- Stored data entries -
========

==> src/hw/rtl/cdcs_pkg.sv <==
package cdcs_pkg;

	localparam int CHANNELS = 64;
	localparam int TAPS     = 4;
	localparam int HIST_LEN = TAPS - 1;

	localparam int DATA_W = 16;
	localparam int TYPE_W = 2;
	localparam int CH_W   = 6;
	localparam int TAP_W  = 2;
	localparam int ADDR_W = (CHANNELS > 1) ? $clog2(CHANNELS) : 1;
	localparam int PROD_W = 2 * DATA_W;
	localparam int ACC_W  = PROD_W + 1 + $clog2(TAPS);
	localparam int SIG_W  = DATA_W + 1;
	localparam int SILU_W = DATA_W + SIG_W;

	localparam logic RES_SAMPLE = 1'b0;
	localparam logic RES_HIST   = 1'b1;

	typedef enum logic [TYPE_W-1:0] {
		REQ_WR_WEIGHT = 2'd0,
		REQ_WR_HIST   = 2'd1,
		REQ_SAMPLE    = 2'd2,
		REQ_RD_HIST   = 2'd3
	} req_t;

	typedef logic [TAPS-1:0][DATA_W-1:0]     wrow_t;
	typedef logic [HIST_LEN-1:0][DATA_W-1:0] hrow_t;

	typedef struct packed {
		logic              w_en;
		logic              h_en;
		logic [ADDR_W-1:0] addr;
		wrow_t             wrow;
		hrow_t             hrow;
	} store_wr_t;

	typedef logic [255:0][DATA_W-1:0] sig_tab_t;

	// unsigned quotient by shift and subtract, table build only
	function automatic logic [63:0] div_u64(logic [63:0] num, logic [63:0] den);
		logic [63:0] q;
		logic [64:0] r;
		q = '0;
		r = '0;
		for (int i = 63; i >= 0; i--) begin
			r = {r[63:0], num[i]};
			if (r >= {1'b0, den}) begin
				r    = r - {1'b0, den};
				q[i] = 1'b1;
			end
		end
		return q;
	endfunction

	// sigmoid at the start of each 1/16 bin over [-8,8), unsigned q0.15
	function automatic sig_tab_t build_sig_tab();
		sig_tab_t    t;
		logic [63:0] e;
		logic [63:0] d;
		logic [63:0] p;
		t = '0;
		e = 64'd1 << 32;
		for (int k = 0; k <= 128; k++) begin
			d = (64'd1 << 32) + e;
			p = div_u64((64'd1 << 47) + (d >> 1), d);
			if (k < 128) begin
				t[128 + k] = p[DATA_W-1:0];
			end
			if (k > 0) begin
				t[128 - k] = DATA_W'(32'd32768 - p[31:0]);
			end
			e = (e * 64'd4034748383 + (64'd1 << 31)) >> 32;
		end
		return t;
	endfunction

	localparam sig_tab_t SIG_TAB = build_sig_tab();

endpackage

==> src/hw/rtl/cdcs_silu.sv <==
module cdcs_silu (
	input  logic                                clk,
	input  logic signed [cdcs_pkg::DATA_W-1:0]  s,
	output logic signed [cdcs_pkg::DATA_W-1:0]  y
);
	import cdcs_pkg::*;

	logic [7:0]               idx;
	logic signed [SIG_W-1:0]  sig;
	logic signed [SILU_W-1:0] prod_s4;
	logic signed [SILU_W-1:0] rnd;

	assign idx = {~s[11], s[10:4]};

	always_comb begin
		if (!s[15] && (s[14:11] != 4'b0000)) begin
			sig = SIG_W'(32768);
		end else if (s[15] && (s[14:11] != 4'b1111)) begin
			sig = '0;
		end else begin
			sig = {1'b0, SIG_TAB[idx]};
		end
	end

	always_ff @(posedge clk) begin
		prod_s4 <= s * sig;
	end

	assign rnd = (prod_s4 + SILU_W'(1 << 14)) >>> 15;
	assign y   = rnd[DATA_W-1:0];

endmodule

==> config.mk <==
export PLATFORM = sky130hd
export DESIGN_NAME = cdcs_silu
export DESIGN_NICKNAME = d
export VERILOG_FILES = /design/src/hw/rtl/cdcs_pkg.sv /design/src/hw/rtl/cdcs_silu.sv
export SDC_FILE = /design/constraint.sdc
export NUM_CORES = 1
export LEC_CHECK = 0
export BUFFER_PORTS_ARGS = -buffer_cell sky130_fd_sc_hd__buf_4
export CORE_MARGIN = 3
export CORE_UTILIZATION = 45
export CTS_CLUSTER_SIZE = 24
export DETAILED_ROUTE_END_ITERATION = 12
export SKIP_LAST_GASP = 1
export SLEW_MARGIN = 20
export SYNTH_ARGS = -nofsm -noshare
export SYNTH_HDL_FRONTEND = slang
export SYNTH_SLANG_ARGS = --single-unit
==> constraint.sdc <==
create_clock -name clk -period 12.64 [get_ports clk]
set_clock_uncertainty 0.1 [all_clocks]
set_input_delay 2.528 -clock clk [delete_from_list [all_inputs] [get_ports clk]]
set_output_delay 2.528 -clock clk [all_outputs]
set_load 0.02 [all_outputs]
==> results of run 1 <==
## layout by cell type, fill, tap and decap left out, types with 14 or more instances in the layout
cell type	n
a311oi_1	18
nor2b_1	20
nor3_1	58
inv_1	262
o21ai_0	72
a211oi_1	16
nand3_1	35
dfxtp_1	17
ha_1	121
nand2_1	172
fa_1	193
and3_1	20
o211ai_1	14
nand2b_1	29
a31oi_1	14
a21o_1	18
and2_1	64
a21oi_1	92
nor2_1	82
buf_4	73
xnor2_1	24
## where the power goes
group | switching [µW] | internal, µW | total (µW)
registers | 24.3 | 82.6 | 107
logic | 390 | 250 | 640
clock network | 19.0 | 42.7 | 61.7
total | 433 | 376 | 808
## layout make-up
type | instances | area, µm²
Fill cell | 2803 | 13960
Multi-Input combinational cell | 1229 | 10740
Clock buffer | 4 | 78.83
Sequential cell | 17 | 340.3
Timing Repair Buffer | 75 | 588.1
Inverter | 267 | 1002
Tap cell | 372 | 465.4
## Yosys cell counts, types with 5 or more instances
library cell	n	share of area (%)
mux4_2	6	1.1
nand2_1	172	5.1
a21oi_1	92	3.7
a21o_1	18	1.1
nor4_1	11	0.55
o31ai_1	7	0.42
a31oi_1	14	0.70
a2111oi_0	5	0.35
o221ai_1	8	0.56
nor2b_1	20	1.0
o21a_1	5	0.30
o41ai_1	5	0.35
o21ai_0	72	2.9
mux2i_1	6	0.48
inv_1	262	7.8
and2_1	64	3.2
nand3_1	35	1.4
o21bai_1	6	0.36
buf_1	13	0.39
o211ai_1	14	0.84
dfxtp_1	17	2.7
buf_2	33	1.3
nor2_1	83	2.5
xnor2_1	24	1.7
xor2_1	12	0.84
nand4_1	8	0.40
o311ai_0	5	0.35
o22ai_1	8	0.40
nor3_1	58	2.3
fa_1	193	31
ha_1	121	12
clkbuf_1	66	2.0
a311oi_1	19	1.3
a211oi_1	18	1.1
o2111ai_1	10	0.70
nand2b_1	29	1.4
and3_1	20	1.0
## per-layer routing
layer,share of wire (%),GRT usage [%],wire length [µm]
met1,41,41.10,18410
met4,3.3,8.480,1467
met3,11,6.917,4826
met5,0.20,1.763,89
met2,44,46.52,19640
## tightest hold or removal path, cell delays in order
cell and delay (ns):
buf_4 0.17, nand4_1 0.08, or3_1 0.22, o41ai_2 0.13, nand2_1 0.09, xnor2_1 0.08
## kinds of logic after synthesis
logic type	count (synthesis)
XOR/XNOR	36
AO/OA/AOI/OAI	338
buffers and inverters	382
adder cells (fa/ha/maj)	314
AND/OR/NAND/NOR	523
flip-flops	17
other	2
multiplexers	14
## stage by stage
stage                     hold slack [ns]  total power [µW]  util (%)  cell area, µm²  setup slack [ns]
after global routing                3.084             888.9     48.63           13220            0.1340
after floorplan                     2.870             540.8         -           12540             1.388
after global placement              2.956             739.3     48.34           13140            0.6783
final                               3.023             808.4     48.63           13220            0.6911
after CTS                           3.011             804.3     48.63           13220            0.8367
after detailed placement            2.957             735.4     48.34           13140            0.6177
## worst max path at each step
stage          slack (ns)     endpoint  cells past startpoint  start
3_3_place_gp         0.68  prod_s4[27]                     34   s[4]
2_1_floorplan        1.39  prod_s4[27]                     35   s[4]
3_5_place_dp         0.62  prod_s4[27]                     34   s[4]
6_report             0.69  prod_s4[27]                     34   s[4]
4_1_cts              0.84  prod_s4[27]                     34   s[4]
5_1_grt              0.13  prod_s4[27]                     34   s[4]
==> flow_summary.json, run 1 <==
{
  "power_density_mw_per_mm2": 61.17,
  "status": "finished clean",
  "die_h_um": 172.9,
  "critPathMaxStageDelay_ns": 0.83,
  "syn_avg_cell_area_um2": 7.710,
  "hp-class": "in -> reg",
  "grt_max_degree": 109,
  "peakVddDrop_uv": 85.92,
  "synth_area_mm2": 0.01254,
  "leakage_uw": 0.006276,
  "track_usage_pct": 29.71,
  "worstHoldEndpoint": "prod_s4[16]",
  "core_area_mm2": 0.02718,
  "synth_edf_count": 0,
  "die_w_um": 172.9,
  "vias_per_cell": 6.165,
  "period_minus_slack_ns": 11.95,
  "synth_xor_area_share_pct": 2.515,
  "largest_reg_flops": 17,
  "synth.yosys.seq_area_share_pct": 2.715,
  "synth.area.mux_share_pct": 1.737,
  "area_delta_synth_final_pct": 5.419,
  "start_kind": "primary input",
  "crit_fanout": 16,
  "cp.required_ns": 12.72,
  "cts.path.max_buffers": 2,
  "period_share_pct": 94.53,
  "synthSimpleGateAreaFrac_pct": 20.35,
  "cts_tree": "done",
  "io_pins": 33,
  "top_register": "prod_s4",
  "fmax_mhz": 83.69,
  "clock-sinks": 17,
  "rsz0062_at_grt": "no",
  "clkTransAtPathRegs_ns": 0.05,
  "yosys_most_used_dff": "dfxtp_1",
  "die_area_mm2": 0.02990,
  "yosysUniqueCellTypes": 76,
  "ctsHtreeMaxLevel": 1,
  "gp_congestion": 1.037,
  "dp_cells": 1960,
  "yosys_register_bits": 17,
  "worst_ep_arrival_time_ns": 12.03,
  "nNetsFinal": 1924,
  "drv_cap": 0,
  "cts_root_buffer": "clkbuf_16",
  "start_util_pct": 46.13,
  "async_flop_share_pct": 0,
  "postCtsHoldBufs": 0,
  "cp_slowest_cell": "ha_1",
  "yosysWarningCount": 0,
  "grt_overflow": 0,
  "dr.first_iter.drc_count": 1614,
  "syn_inst": 1626,
  "cp-end-kind": "flip-flop",
  "hpwl_um": 33650,
  "maxSlewHeadroom_pct": 34.23,
  "wl_per_cell_um": 22.63,
  "min_from": "s[0]",
  "synth-compound-area-share_pct": 17.81,
  "num_rows": 60,
  "crit_buf_inv": 10,
  "layout-drive-gt1-share_pct": 6.847,
  "setup_tns_ns": 0,
  "final_cells": 1964,
  "slew_violations": 0,
  "totalWireLength_um": 44440,
  "setup_viol": 0,
  "remaining_drc_errors": 0,
  "drt_first_pass_iters": 6,
  "antenna_cells": 0,
  "synth_top_family_by_area": "adder cells",
  "synthAdderAreaFrac_pct": 42.89,
  "min_path_cells": 6,
  "cp_top_family": "adder cells",
  "grt_pass1_vias": 12450,
  "worst_pin_slew_ns": 0.9865,
  "ant_nets": 0,
  "ctsResizeCount": 0,
  "setup.worst_path.class": "in -> reg",
  "cts_buffers": 3,
  "io_buffers": 32,
  "hold_viol_final": 0,
  "post_cts_buffers": 0,
  "reg_top3": "prod_s4: 17 flops",
  "antenna_found_initial": 1,
  "vias": 12110,
  "grt_pass1_wl_um": 70570
}
Note: power is estimated with default switching activity, not from simulation.
==> run 2, diff against run 1 <==
--- a/config.mk
+++ b/config.mk
@@ -10,6 +10,7 @@
 export CORE_UTILIZATION = 45
 export CTS_CLUSTER_SIZE = 24
 export DETAILED_ROUTE_END_ITERATION = 12
+export PLACE_DENSITY_LB_ADDON = 0.12
 export SKIP_LAST_GASP = 1
 export SLEW_MARGIN = 20
 export SYNTH_ARGS = -nofsm -noshare
==> run 2 against run 1 <==
Sequential power barely moved. Critical path depth fell by 2. Global-route usage rose by 0.51 points. Worst setup slack got worse by 0.014 ns. Sequential share of layout area barely moved. Die area did not move. Critical endpoint unchanged. Highest routed layer unchanged.
==> flow_summary.json, run 2 (synthesis gave the netlist of run 1 again) <==
{
  "antenna_found_initial": 3,
  "postLayoutSetupSlackWorst_ns": 0.6768,
  "ctsResizeCount": 0,
  "slew_violations": 0,
  "critPathMaxStageDelay_ns": 0.85,
  "ctsHtreeMaxLevel": 1,
  "switchingPower_uw": 436.8,
  "cts_root_buffer": "clkbuf_16",
  "ant_nets": 0,
  "crit_fanout": 32,
  "final_common_cell": "inv_1",
  "drv_cap": 0,
  "cp.required_ns": 12.72,
  "post_cts_buffers": 0,
  "hp-class": "in -> reg",
  "die_area_mm2": 0.02990,
  "reg_top3": "prod_s4: 17 flops",
  "layout-drive-gt1-share_pct": 6.671,
  "grt_max_degree": 68,
  "hpwl_um": 34060,
  "cts_tree": "done",
  "dp_slack_ns": 0.6315,
  "dpl_cell_area_mm2": 0.01309,
  "rsz0062_at_grt": "no",
  "wl_per_cell_um": 22.98,
  "nNetsFinal": 1921,
  "dr.first_iter.drc_count": 1398,
  "design_area_mm2": 0.01317,
  "num_rows": 60,
  "cts.path.max_buffers": 2,
  "power_density_mw_per_mm2": 61.69,
  "maxSlewHeadroom_pct": 23.09,
  "die_w_um": 172.9,
  "grt_pass1_vias": 12530,
  "peakVddDrop_uv": 100.6,
  "postCtsHoldBufs": 0,
  "area_delta_synth_final_pct": 5.040,
  "leakage_uw": 0.006253,
  "drt_first_pass_iters": 6,
  "power_frac_comb_pct": 79.3,
  "start_kind": "primary input",
  "antenna_cells": 0,
  "period_minus_slack_ns": 11.96,
  "start_util_pct": 46.13,
  "io_pins": 33,
  "clockPowerShare_pct": 7.6,
  "cp_slowest_cell": "ha_1",
  "totalWireLength_um": 45070,
  "mostFrequentLayoutCells": "262 x inv_1, 193 x fa_1, 172 x nand2_1",
  "period_share_pct": 94.65,
  "gp_congestion": 1.104,
  "grt_overflow": 0,
  "worst_ep_arrival_time_ns": 12.04,
  "vias_per_cell": 6.181,
  "core_area_mm2": 0.02718,
  "p_sw_share_pct": 53.77,
  "io_buffers": 32,
  "p_int_uw": 375.6,
  "clock-sinks": 17,
  "cts_buffers": 3,
  "setup_viol": 0,
  "grt_pass1_wl_um": 71690,
  "vias": 12120,
  "timing.hold.ws_ns": 3.048,
  "cp-end-kind": "flip-flop",
  "top_register": "prod_s4",
  "status": "finished clean",
  "setup_tns_ns": 0,
  "setup.worst_path.class": "in -> reg",
  "utilization_pct": 48.46,
  "hold_viol_final": 0,
  "remaining_drc_errors": 0,
  "largest_reg_flops": 17,
  "worst_pin_slew_ns": 1.151,
  "seqPwrFrac_pct": 13.1,
  "fmax_mhz": 83.59,
  "die_h_um": 172.9,
  "clkTransAtPathRegs_ns": 0.05,
  "track_usage_pct": 30.22
}
[run 2: metal layers]
metal	wire length (µm)	GRT usage, %
met2	19880	47.57
met1	18400	40.80
met4	1395	7.432
met3	5323	9.091
met5	74	1.442
[run 2: stage by stage]
step / total power, µW / std cells
2_1_floorplan: 540.8 / 1628
3_3_place_gp: 742.6 / 1957
3_5_place_dp: 737.9 / 1957
4_1_cts: 807.8 / 1961
5_1_grt: 890.3 / 1961
6_report: 812.4 / 1961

========

- Task objective -
If a line falls between the first line of the entries and the line containing "localparam logic RES_HIST", or is one of those two, restate it word for word; leave all other lines out.

- Output -
==> src/hw/rtl/cdcs_pkg.sv <==
package cdcs_pkg;

	localparam int CHANNELS = 64;
	localparam int TAPS     = 4;
	localparam int HIST_LEN = TAPS - 1;

	localparam int DATA_W = 16;
	localparam int TYPE_W = 2;
	localparam int CH_W   = 6;
	localparam int TAP_W  = 2;
	localparam int ADDR_W = (CHANNELS > 1) ? $clog2(CHANNELS) : 1;
	localparam int PROD_W = 2 * DATA_W;
	localparam int ACC_W  = PROD_W + 1 + $clog2(TAPS);
	localparam int SIG_W  = DATA_W + 1;
	localparam int SILU_W = DATA_W + SIG_W;

	localparam logic RES_SAMPLE = 1'b0;
	localparam logic RES_HIST   = 1'b1;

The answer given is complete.